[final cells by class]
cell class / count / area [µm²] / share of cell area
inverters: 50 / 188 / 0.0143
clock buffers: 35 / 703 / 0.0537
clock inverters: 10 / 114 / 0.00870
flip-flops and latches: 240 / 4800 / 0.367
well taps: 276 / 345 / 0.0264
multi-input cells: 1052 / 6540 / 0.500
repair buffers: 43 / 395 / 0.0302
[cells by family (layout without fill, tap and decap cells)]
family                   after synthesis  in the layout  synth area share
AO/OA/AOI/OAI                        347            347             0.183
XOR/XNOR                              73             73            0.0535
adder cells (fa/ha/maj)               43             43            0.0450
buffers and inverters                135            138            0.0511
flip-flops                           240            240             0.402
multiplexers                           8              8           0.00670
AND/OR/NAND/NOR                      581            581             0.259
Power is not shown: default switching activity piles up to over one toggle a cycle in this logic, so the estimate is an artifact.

#### REQUIRED WORK:
Each line in the material above that mentions the word "flip" must be copied.

#### ANSWER TO THIS TASK:
flip-flops and latches: 240 / 4800 / 0.367
flip-flops                           240            240             0.402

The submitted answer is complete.